## [INPUT DATA]
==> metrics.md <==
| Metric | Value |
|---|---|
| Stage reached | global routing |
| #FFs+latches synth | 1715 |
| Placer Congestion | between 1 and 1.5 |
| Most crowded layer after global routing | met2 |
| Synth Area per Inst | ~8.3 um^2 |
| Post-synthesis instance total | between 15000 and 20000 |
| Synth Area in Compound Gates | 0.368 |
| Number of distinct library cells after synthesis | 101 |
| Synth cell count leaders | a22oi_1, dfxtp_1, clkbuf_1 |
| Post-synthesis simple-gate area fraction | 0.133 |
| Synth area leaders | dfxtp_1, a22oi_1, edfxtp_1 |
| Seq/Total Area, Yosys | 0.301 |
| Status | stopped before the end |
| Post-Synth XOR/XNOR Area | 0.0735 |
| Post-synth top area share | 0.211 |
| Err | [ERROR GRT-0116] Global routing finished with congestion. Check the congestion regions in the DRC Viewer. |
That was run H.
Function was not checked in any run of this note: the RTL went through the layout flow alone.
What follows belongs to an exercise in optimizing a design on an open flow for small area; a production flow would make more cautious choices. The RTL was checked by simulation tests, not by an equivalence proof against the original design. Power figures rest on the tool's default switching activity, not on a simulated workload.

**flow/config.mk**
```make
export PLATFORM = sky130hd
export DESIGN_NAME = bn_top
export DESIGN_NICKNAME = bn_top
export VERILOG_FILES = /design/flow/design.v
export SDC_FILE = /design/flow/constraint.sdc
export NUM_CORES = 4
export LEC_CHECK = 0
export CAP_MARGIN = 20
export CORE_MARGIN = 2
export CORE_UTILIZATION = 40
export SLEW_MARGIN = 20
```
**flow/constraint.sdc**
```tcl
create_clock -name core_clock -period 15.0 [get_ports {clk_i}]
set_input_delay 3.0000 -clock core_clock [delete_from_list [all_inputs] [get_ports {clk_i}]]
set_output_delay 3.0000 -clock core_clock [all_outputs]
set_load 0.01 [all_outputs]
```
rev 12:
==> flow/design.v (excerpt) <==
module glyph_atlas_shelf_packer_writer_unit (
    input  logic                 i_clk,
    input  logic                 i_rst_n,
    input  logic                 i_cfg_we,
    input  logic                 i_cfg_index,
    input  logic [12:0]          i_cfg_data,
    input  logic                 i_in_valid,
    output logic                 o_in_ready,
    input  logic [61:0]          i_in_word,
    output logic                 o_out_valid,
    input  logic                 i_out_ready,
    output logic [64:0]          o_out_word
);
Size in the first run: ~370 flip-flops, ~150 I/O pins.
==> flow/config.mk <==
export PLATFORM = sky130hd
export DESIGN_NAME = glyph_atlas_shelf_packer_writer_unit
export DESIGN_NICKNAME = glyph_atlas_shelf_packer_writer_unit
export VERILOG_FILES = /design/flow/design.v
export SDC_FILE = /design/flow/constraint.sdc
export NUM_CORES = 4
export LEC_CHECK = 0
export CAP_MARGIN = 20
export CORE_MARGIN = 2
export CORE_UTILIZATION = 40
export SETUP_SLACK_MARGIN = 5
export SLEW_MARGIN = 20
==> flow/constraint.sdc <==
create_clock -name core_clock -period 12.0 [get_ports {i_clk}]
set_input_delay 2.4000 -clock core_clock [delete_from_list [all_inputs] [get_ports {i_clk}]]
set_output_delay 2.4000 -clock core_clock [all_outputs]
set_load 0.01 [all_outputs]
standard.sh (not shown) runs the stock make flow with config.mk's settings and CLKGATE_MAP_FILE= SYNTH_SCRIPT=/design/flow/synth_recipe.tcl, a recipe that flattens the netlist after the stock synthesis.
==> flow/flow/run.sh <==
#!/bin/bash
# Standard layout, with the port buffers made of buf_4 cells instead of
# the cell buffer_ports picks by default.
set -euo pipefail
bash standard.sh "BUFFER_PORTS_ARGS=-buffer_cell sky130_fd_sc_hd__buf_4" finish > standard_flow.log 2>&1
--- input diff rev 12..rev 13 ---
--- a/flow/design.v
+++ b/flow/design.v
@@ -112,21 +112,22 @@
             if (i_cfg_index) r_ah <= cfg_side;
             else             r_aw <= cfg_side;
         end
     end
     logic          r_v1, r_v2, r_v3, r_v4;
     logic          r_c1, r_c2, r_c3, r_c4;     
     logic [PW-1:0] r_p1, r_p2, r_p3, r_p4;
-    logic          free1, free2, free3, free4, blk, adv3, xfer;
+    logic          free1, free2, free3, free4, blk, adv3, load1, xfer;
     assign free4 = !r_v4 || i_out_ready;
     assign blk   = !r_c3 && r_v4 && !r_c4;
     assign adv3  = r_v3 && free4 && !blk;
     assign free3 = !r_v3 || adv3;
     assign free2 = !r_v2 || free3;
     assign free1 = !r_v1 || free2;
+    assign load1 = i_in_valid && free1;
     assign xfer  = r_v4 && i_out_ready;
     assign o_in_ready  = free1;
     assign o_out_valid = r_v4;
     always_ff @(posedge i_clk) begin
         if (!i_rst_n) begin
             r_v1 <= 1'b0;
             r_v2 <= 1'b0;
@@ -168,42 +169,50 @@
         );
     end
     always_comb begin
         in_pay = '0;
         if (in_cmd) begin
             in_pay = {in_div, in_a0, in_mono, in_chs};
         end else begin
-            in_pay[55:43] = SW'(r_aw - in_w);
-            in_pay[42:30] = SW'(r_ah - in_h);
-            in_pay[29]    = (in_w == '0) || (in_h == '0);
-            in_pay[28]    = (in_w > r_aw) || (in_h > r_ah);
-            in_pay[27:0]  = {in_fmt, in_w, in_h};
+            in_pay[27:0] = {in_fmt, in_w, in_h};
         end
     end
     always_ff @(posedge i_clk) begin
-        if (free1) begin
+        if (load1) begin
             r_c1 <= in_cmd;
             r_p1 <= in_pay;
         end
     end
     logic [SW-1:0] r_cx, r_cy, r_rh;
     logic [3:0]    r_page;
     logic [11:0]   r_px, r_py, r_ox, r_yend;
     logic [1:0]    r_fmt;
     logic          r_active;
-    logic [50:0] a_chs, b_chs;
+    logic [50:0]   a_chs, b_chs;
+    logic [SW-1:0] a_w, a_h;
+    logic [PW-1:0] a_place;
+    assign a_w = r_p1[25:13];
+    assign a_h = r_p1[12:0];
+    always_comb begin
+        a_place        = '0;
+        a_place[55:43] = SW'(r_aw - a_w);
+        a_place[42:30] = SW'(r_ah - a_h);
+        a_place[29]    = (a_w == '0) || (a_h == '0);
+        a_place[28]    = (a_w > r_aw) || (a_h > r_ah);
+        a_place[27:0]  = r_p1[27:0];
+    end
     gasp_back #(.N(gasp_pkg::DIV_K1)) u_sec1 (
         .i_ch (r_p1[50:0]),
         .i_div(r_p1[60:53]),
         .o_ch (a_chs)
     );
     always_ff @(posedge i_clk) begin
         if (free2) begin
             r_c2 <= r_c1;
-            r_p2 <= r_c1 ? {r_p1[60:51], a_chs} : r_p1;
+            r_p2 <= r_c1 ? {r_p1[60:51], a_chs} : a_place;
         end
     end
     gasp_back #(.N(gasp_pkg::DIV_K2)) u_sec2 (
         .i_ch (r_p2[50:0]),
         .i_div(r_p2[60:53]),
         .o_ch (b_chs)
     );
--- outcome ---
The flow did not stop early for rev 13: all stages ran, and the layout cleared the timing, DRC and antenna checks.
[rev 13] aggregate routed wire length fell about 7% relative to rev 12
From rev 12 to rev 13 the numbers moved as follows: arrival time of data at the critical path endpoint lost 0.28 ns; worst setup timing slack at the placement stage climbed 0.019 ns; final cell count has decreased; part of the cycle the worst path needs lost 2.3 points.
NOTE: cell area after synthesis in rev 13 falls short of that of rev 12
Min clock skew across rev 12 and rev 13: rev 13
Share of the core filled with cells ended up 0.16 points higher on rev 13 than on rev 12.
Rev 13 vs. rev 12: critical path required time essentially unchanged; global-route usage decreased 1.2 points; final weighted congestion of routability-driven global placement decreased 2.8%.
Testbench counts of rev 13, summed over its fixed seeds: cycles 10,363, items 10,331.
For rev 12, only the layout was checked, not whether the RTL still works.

## [TASK TO CARRY OUT]
What is the number of lines in the listing that hold the word "path"? Say only that number.

## [WRITTEN SOLUTION]
2